*Problem*
Find and copy each line of the data that includes "hresp".

*Dataset extract*
▬▬▬
**src/include/serial_pkg.sv**
```systemverilog
// Constants, register map and bit timing for the serial status and line block
//
// Notes on behaviour
// - Error frame without overrun keeps full flag as before, byte still loaded.
// - Continuous low input reads as zero frames, raising framing error.
// - Receiver keeps running in break, so a cleared framing flag returns.
// - Pin select cleared makes transmit pin a port driven by data/direction bits.
// - Pin select clear hands pin to port at once, whatever transmit is doing.
// - Synchronous mode: no transmit frame starts while any receive error flag is set.
// - Clearing receive enable leaves receive error flags unchanged.
// - Asynchronous timing uses a base clock sixteen times the bit rate.
// - Receiver aligns to start bit falling edge sampled on base clock.
// - Each bit is captured at the eighth base clock of the bit.
// - Frame end with full flag clear is normal, with it set is overrun.
// - Reading the receive holding register clears the full flag, unless an overrun frame ends in the read's data phase.
// - Holding register updates at frame end; coincident read may see new byte.
// - On overrun the new byte is not moved in and is lost.
// - Full flag requests receive interrupt; error flags request error interrupt.
package serial_pkg;

  // Register byte offsets
  localparam logic [7:0] CTRL_OFF   = 8'h00;
  localparam logic [7:0] STATUS_OFF = 8'h04;
  localparam logic [7:0] TXDATA_OFF = 8'h08;
  localparam logic [7:0] RXDATA_OFF = 8'h0C;
  localparam logic [7:0] BAUD_OFF   = 8'h10;

  // Control field positions
  localparam int TE_BIT    = 0;
  localparam int RE_BIT    = 1;
  localparam int SYNC_BIT  = 2;
  localparam int PAREN_BIT = 3;
  localparam int PODD_BIT  = 4;
  localparam int PINSEL_BIT = 5;
  localparam int PDATA_BIT = 6;
  localparam int PDIR_BIT  = 7;

  // Status field positions
  localparam int TX_HOLDING_EMPTY_FLAG_BIT = 0;
  localparam int TEND_BIT = 1;
  localparam int RX_HOLDING_FULL_FLAG_BIT = 2;
  localparam int PER_BIT  = 3;
  localparam int FER_BIT  = 4;
  localparam int OVERRUN_ERROR_FLAG_BIT = 5;

  // Reset values
  localparam logic [7:0]  CTRL_RST   = 8'h00;
  localparam logic [15:0] BAUD_RST   = 16'h0001;

  // Bit timing
  localparam int          OVERSAMPLE = 16;
  localparam logic [3:0]  SAMPLE_TICK = 4'h7; // eighth pulse, zero based
  localparam logic [3:0]  LAST_TICK   = 4'hF;
  localparam logic [3:0]  DATA_BITS   = 4'h8;

endpackage

```
**src/include/rx_status_if.sv**
```systemverilog
// Receive-side status carrier between receiver and register file
`timescale 1ns/1ps
interface rx_status_if;
  logic       done;    // one-cycle pulse at frame end
  logic [7:0] data;
  logic       framing_error_flag;
  logic       parity_error_flag;

  modport rx  (output done, output data, output framing_error_flag, output parity_error_flag);
  modport top (input done, input data, input framing_error_flag, input parity_error_flag);
endinterface

```
**src/verilog/serial_baud.sv**
```systemverilog
// Base clock divider producing one-cycle tick enables
`timescale 1ns/1ps
module serial_baud
  import serial_pkg::*;
#(
  parameter int DIV_W = 16
)
(
  input  wire logic             hclk,
  input  wire logic             hresetn,
  input  wire logic [DIV_W-1:0] divisor,
  output      logic             tick
);
  typedef struct packed
  {
    logic [DIV_W-1:0] cnt;
    logic             tick;
  } baud_state_type;

  baud_state_type st_reg;
  baud_state_type st_next;

  initial
  begin
    if (DIV_W < 2)
      $error("DIV_W too small");
  end

  // Count up and pulse at divisor
  always_comb
  begin
    st_next      = st_reg;
    st_next.tick = 1'b0;
    if (st_reg.cnt + DIV_W'(1) >= divisor)
    begin
      st_next.cnt  = '0;
      st_next.tick = 1'b1;
    end
    else
      st_next.cnt = st_reg.cnt + DIV_W'(1);
  end

  always_ff @(posedge hclk or negedge hresetn)
  begin
    if (!hresetn)
      st_reg <= '0;
    else
      st_reg <= st_next;
  end

  assign tick = st_reg.tick;
endmodule // serial_baud

```
**src/verilog/serial_line.sv**
```systemverilog
// Serial unit top: AHB-Lite registers, transmitter, status and pin control
`timescale 1ns/1ps
module serial_line
  import serial_pkg::*;
(
  input  wire logic        hclk,
  input  wire logic        hresetn,
  input  wire logic        hsel,
  input  wire logic [31:0] haddr,
  input  wire logic [1:0]  htrans,
  input  wire logic        hwrite,
  input  wire logic [2:0]  hsize,
  input  wire logic [31:0] hwdata,
  input  wire logic        hready,
  output      logic [31:0] hrdata,
  output      logic        hreadyout,
  output      logic        hresp,
  input  wire logic        rxd,
  output      logic        txd_out,
  output      logic        txd_oe,
  output      logic        rx_irq,
  output      logic        err_irq
);
  typedef enum {T_IDLE, T_START, T_DATA, T_PAR, T_STOP} tx_phase_type;

  typedef struct packed
  {
    // Receive pin synchroniser
    logic         rx_m;
    logic         rx_s;
    // Bus pipeline
    logic         wr_pend;
    logic         rd_pend;
    logic [7:0]   addr;
    logic [31:0]  rdata;
    // Software registers
    logic [7:0]   ctrl;
    logic [15:0]  baud;
    logic [7:0]   tdr;
    logic [7:0]   rx_holding_reg;
    // Status flags
    logic         tx_holding_empty_flag;
    logic         tend;
    logic         rx_holding_full_flag;
    logic         parity_error_flag;
    logic         framing_error_flag;
    logic         overrun_error_flag;
    // Transmitter
    tx_phase_type tphase;
    logic [3:0]   tsub;
    logic [3:0]   tbit;
    logic [7:0]   tsr;
    logic         tpar;
    logic         txd;
  } top_state_type;

  top_state_type r_reg;
  top_state_type r_next;
  logic          tick;
  logic          err_any;
  logic          addr_ok;
  logic          rx_load;
  logic          tx_go;
  logic [7:0]    rx_view;
  logic [31:0]   status_word;
  rx_status_if   rxs ();

  // Base clock at sixteen times bit rate
  serial_baud #(.DIV_W(16)) u_baud
  (
    .hclk    (hclk),
    .hresetn (hresetn),
    .divisor (r_reg.baud),
    .tick    (tick)
  );

  serial_rx u_rx
  (
    .hclk    (hclk),
    .hresetn (hresetn),
    .tick    (tick),
    .rxd_s   (r_reg.rx_s),
    .enable  (r_reg.ctrl[RE_BIT]),
    .par_en  (r_reg.ctrl[PAREN_BIT]),
    .par_odd (r_reg.ctrl[PODD_BIT]),
    .st      (rxs.rx)
  );

  assign err_any = r_reg.parity_error_flag | r_reg.framing_error_flag | r_reg.overrun_error_flag;
  assign addr_ok = hsel && htrans[1] && hready;

  // Frame end with room in the holding register
  assign rx_load = rxs.done && !r_reg.rx_holding_full_flag;

  assign rx_view = rx_load ? rxs.data : r_reg.rx_holding_reg;

  assign tx_go = r_reg.ctrl[TE_BIT] && !r_reg.tx_holding_empty_flag &&
                 !(r_reg.ctrl[SYNC_BIT] && err_any);

  // Status word at its field positions
  always_comb
  begin
    status_word           = 32'h00000000;
    status_word[TX_HOLDING_EMPTY_FLAG_BIT] = r_reg.tx_holding_empty_flag;
    status_word[TEND_BIT] = r_reg.tend;
    status_word[RX_HOLDING_FULL_FLAG_BIT] = r_reg.rx_holding_full_flag;
    status_word[PER_BIT]  = r_reg.parity_error_flag;
    status_word[FER_BIT]  = r_reg.framing_error_flag;
    status_word[OVERRUN_ERROR_FLAG_BIT] = r_reg.overrun_error_flag;
  end

  // Control and status fields must fit one byte
  initial
  begin
    if (PDIR_BIT >= $bits(r_reg.ctrl) || OVERRUN_ERROR_FLAG_BIT >= $bits(r_reg.ctrl))
      $error("control or status field outside byte");
  end

  // Bus, status flags and transmitter
  always_comb
  begin
    r_next         = r_reg;
    r_next.rx_m    = rxd;
    r_next.rx_s    = r_reg.rx_m;
    r_next.wr_pend = 1'b0;
    r_next.rd_pend = 1'b0;

    // Address phase capture and read data
    if (addr_ok)
    begin
      r_next.addr    = haddr[7:0];
      r_next.wr_pend = hwrite;
      r_next.rd_pend = !hwrite;
      unique case (haddr[7:0])
        CTRL_OFF:   r_next.rdata = {24'h000000, r_reg.ctrl};
        STATUS_OFF: r_next.rdata = status_word;
        TXDATA_OFF: r_next.rdata = {24'h000000, r_reg.tdr};
        RXDATA_OFF: r_next.rdata = {24'h000000, rx_view};
        BAUD_OFF:   r_next.rdata = {16'h0000, r_reg.baud};
        default:    r_next.rdata = 32'h00000000;
      endcase
    end

    // Data phase write
    if (r_reg.wr_pend)
    begin
      unique case (r_reg.addr)
        CTRL_OFF: r_next.ctrl = hwdata[7:0];
        STATUS_OFF:
        begin
          if (!hwdata[PER_BIT])
            r_next.parity_error_flag = 1'b0;
          if (!hwdata[FER_BIT])
            r_next.framing_error_flag = 1'b0;
          if (!hwdata[OVERRUN_ERROR_FLAG_BIT])
            r_next.overrun_error_flag = 1'b0;
        end
        TXDATA_OFF:
        begin
          r_next.tdr  = hwdata[7:0];
          r_next.tx_holding_empty_flag = 1'b0;
        end
        BAUD_OFF: r_next.baud = hwdata[15:0];
        default: ;
      endcase
    end

    // Read of holding register clears full
    if (r_reg.rd_pend && r_reg.addr == RXDATA_OFF)
      r_next.rx_holding_full_flag = 1'b0;

    if (rxs.done)
    begin
      if (r_reg.rx_holding_full_flag)
      begin
        r_next.overrun_error_flag = 1'b1;
        r_next.rx_holding_full_flag = 1'b1;
        if (rxs.framing_error_flag)
          r_next.framing_error_flag = 1'b1;
        if (rxs.parity_error_flag)
          r_next.parity_error_flag = 1'b1;
      end
      else
      begin
        r_next.rx_holding_reg = rxs.data;
        if (rxs.framing_error_flag || rxs.parity_error_flag)
        begin
          r_next.rx_holding_full_flag = r_reg.rx_holding_full_flag;
          r_next.framing_error_flag = r_next.framing_error_flag | rxs.framing_error_flag;
          r_next.parity_error_flag = r_next.parity_error_flag | rxs.parity_error_flag;
        end
        else
          r_next.rx_holding_full_flag = 1'b1;
      end
    end

    // Transmitter
    if (tick)
    begin
      r_next.tsub = r_reg.tsub + 4'h1;
      unique case (r_reg.tphase)
        T_IDLE:
        begin
          r_next.txd  = 1'b1;
          r_next.tsub = 4'h0;
          if (tx_go)
          begin
            r_next.tsr    = r_reg.tdr;
            r_next.tx_holding_empty_flag   = 1'b1;
            r_next.tend   = 1'b0;
            r_next.tphase = T_START;
            r_next.txd    = 1'b0;
            r_next.tpar   = r_reg.ctrl[PODD_BIT];
          end
        end
        // Start bit for one bit time
        T_START:
        begin
          if (r_reg.tsub == LAST_TICK)
          begin
            r_next.tphase = T_DATA;
            r_next.tbit   = 4'h0;
            r_next.txd    = r_reg.tsr[0];
          end
        end
        // Data bits, lowest first
        T_DATA:
        begin
          if (r_reg.tsub == LAST_TICK)
          begin
            r_next.tpar = r_reg.tpar ^ r_reg.tsr[0];
            r_next.tsr  = {1'b0, r_reg.tsr[7:1]};
            r_next.tbit = r_reg.tbit + 4'h1;
            r_next.txd  = r_reg.tsr[1];
            if (r_reg.tbit == DATA_BITS - 4'h1)
            begin
              r_next.tphase = r_reg.ctrl[PAREN_BIT] ? T_PAR : T_STOP;
              r_next.txd    = r_reg.ctrl[PAREN_BIT] ?
                              (r_reg.tpar ^ r_reg.tsr[0]) : 1'b1;
            end
          end
        end
        // Parity bit when enabled
        T_PAR:
        begin
          if (r_reg.tsub == LAST_TICK)
          begin
            r_next.tphase = T_STOP;
            r_next.txd    = 1'b1;
          end
        end
        // Stop bit, then back to idle
        T_STOP:
        begin
          if (r_reg.tsub == LAST_TICK)
          begin
            r_next.tphase = T_IDLE;
            r_next.tend   = r_reg.tx_holding_empty_flag;
          end
        end
      endcase
    end
  end

  always_ff @(posedge hclk or negedge hresetn)
  begin
    if (!hresetn)
      r_reg <= '{tphase: T_IDLE, rx_m: 1'b1, rx_s: 1'b1, ctrl: CTRL_RST,
                 baud: BAUD_RST, tx_holding_empty_flag: 1'b1, tend: 1'b1, txd: 1'b1,
                 default: '0};
    else
      r_reg <= r_next;
  end

  // Port takes pin when select clear
  // Immediate handover, break drives port value
  always_comb
  begin
    if (r_reg.ctrl[PINSEL_BIT])
    begin
      txd_out = r_reg.txd;
      txd_oe  = r_reg.ctrl[TE_BIT];
    end
    else
    begin
      txd_out = r_reg.ctrl[PDATA_BIT];
      txd_oe  = r_reg.ctrl[PDIR_BIT];
    end
  end

  assign rx_irq    = r_reg.rx_holding_full_flag;
  assign err_irq   = err_any;
  assign hrdata    = r_reg.rdata;
  assign hreadyout = 1'b1;
  assign hresp     = 1'b0;
endmodule // serial_line

```
**src/verilog/serial_rx.sv**
```systemverilog
// Oversampled asynchronous receiver
`timescale 1ns/1ps
module serial_rx
  import serial_pkg::*;
(
  input  wire logic hclk,
  input  wire logic hresetn,
  input  wire logic tick,
  input  wire logic rxd_s,
  input  wire logic enable,
  input  wire logic par_en,
  input  wire logic par_odd,
  rx_status_if.rx   st
);
  typedef enum {IDLE, START, DATA, PAR, STOP} rx_phase_type;

  typedef struct packed
  {
    rx_phase_type phase;
    logic [3:0]   sub;
    logic [3:0]   nbit;
    logic [7:0]   shift;
    logic         parity;
    logic         prev;
    logic         done;
    logic [7:0]   data;
    logic         framing_error_flag;
    logic         parity_error_flag;
  } rx_state_type;

  rx_state_type s_reg;
  rx_state_type s_next;

  // Frame sequencer
  always_comb
  begin
    s_next      = s_reg;
    s_next.done = 1'b0;
    if (tick)
    begin
      s_next.prev = rxd_s;
      s_next.sub  = s_reg.sub + 4'h1;
      unique case (s_reg.phase)
        IDLE:
        begin
          if (enable && s_reg.prev && !rxd_s)
          begin
            s_next.phase = START;
            s_next.sub   = 4'h1;
          end
        end
        START:
        begin
          if (s_reg.sub == SAMPLE_TICK)
          begin
            if (rxd_s)
              s_next.phase = IDLE;
          end
          if (s_reg.sub == LAST_TICK)
          begin
            s_next.phase  = DATA;
            s_next.nbit   = 4'h0;
            s_next.parity = par_odd;
          end
        end
        DATA:
        begin
          if (s_reg.sub == SAMPLE_TICK)
          begin
            s_next.shift  = {rxd_s, s_reg.shift[7:1]};
            s_next.parity = s_reg.parity ^ rxd_s;
          end
          if (s_reg.sub == LAST_TICK)
          begin
            s_next.nbit = s_reg.nbit + 4'h1;
            if (s_reg.nbit == DATA_BITS - 4'h1)
              s_next.phase = par_en ? PAR : STOP;
          end
        end
        PAR:
        begin
          if (s_reg.sub == SAMPLE_TICK)
            s_next.parity = s_reg.parity ^ rxd_s;
          if (s_reg.sub == LAST_TICK)
            s_next.phase = STOP;
        end
        STOP:
        begin
          if (s_reg.sub == SAMPLE_TICK)
          begin
            s_next.done  = 1'b1;
            s_next.data  = s_reg.shift;
            s_next.framing_error_flag   = !rxd_s;
            s_next.parity_error_flag   = par_en && s_reg.parity;
            s_next.phase = IDLE;
            s_next.prev  = 1'b1;
          end
        end
      endcase
    end
  end

  always_ff @(posedge hclk or negedge hresetn)
  begin
    if (!hresetn)
      s_reg <= '{phase: IDLE, prev: 1'b1, default: '0};
    else
      s_reg <= s_next;
  end

  assign st.done = s_reg.done;
  assign st.data = s_reg.data;
  assign st.framing_error_flag  = s_reg.framing_error_flag;
  assign st.parity_error_flag  = s_reg.parity_error_flag;
endmodule // serial_rx
```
▬▬▬
*Written reply*
  output      logic        hresp,
  assign hresp     = 1'b0;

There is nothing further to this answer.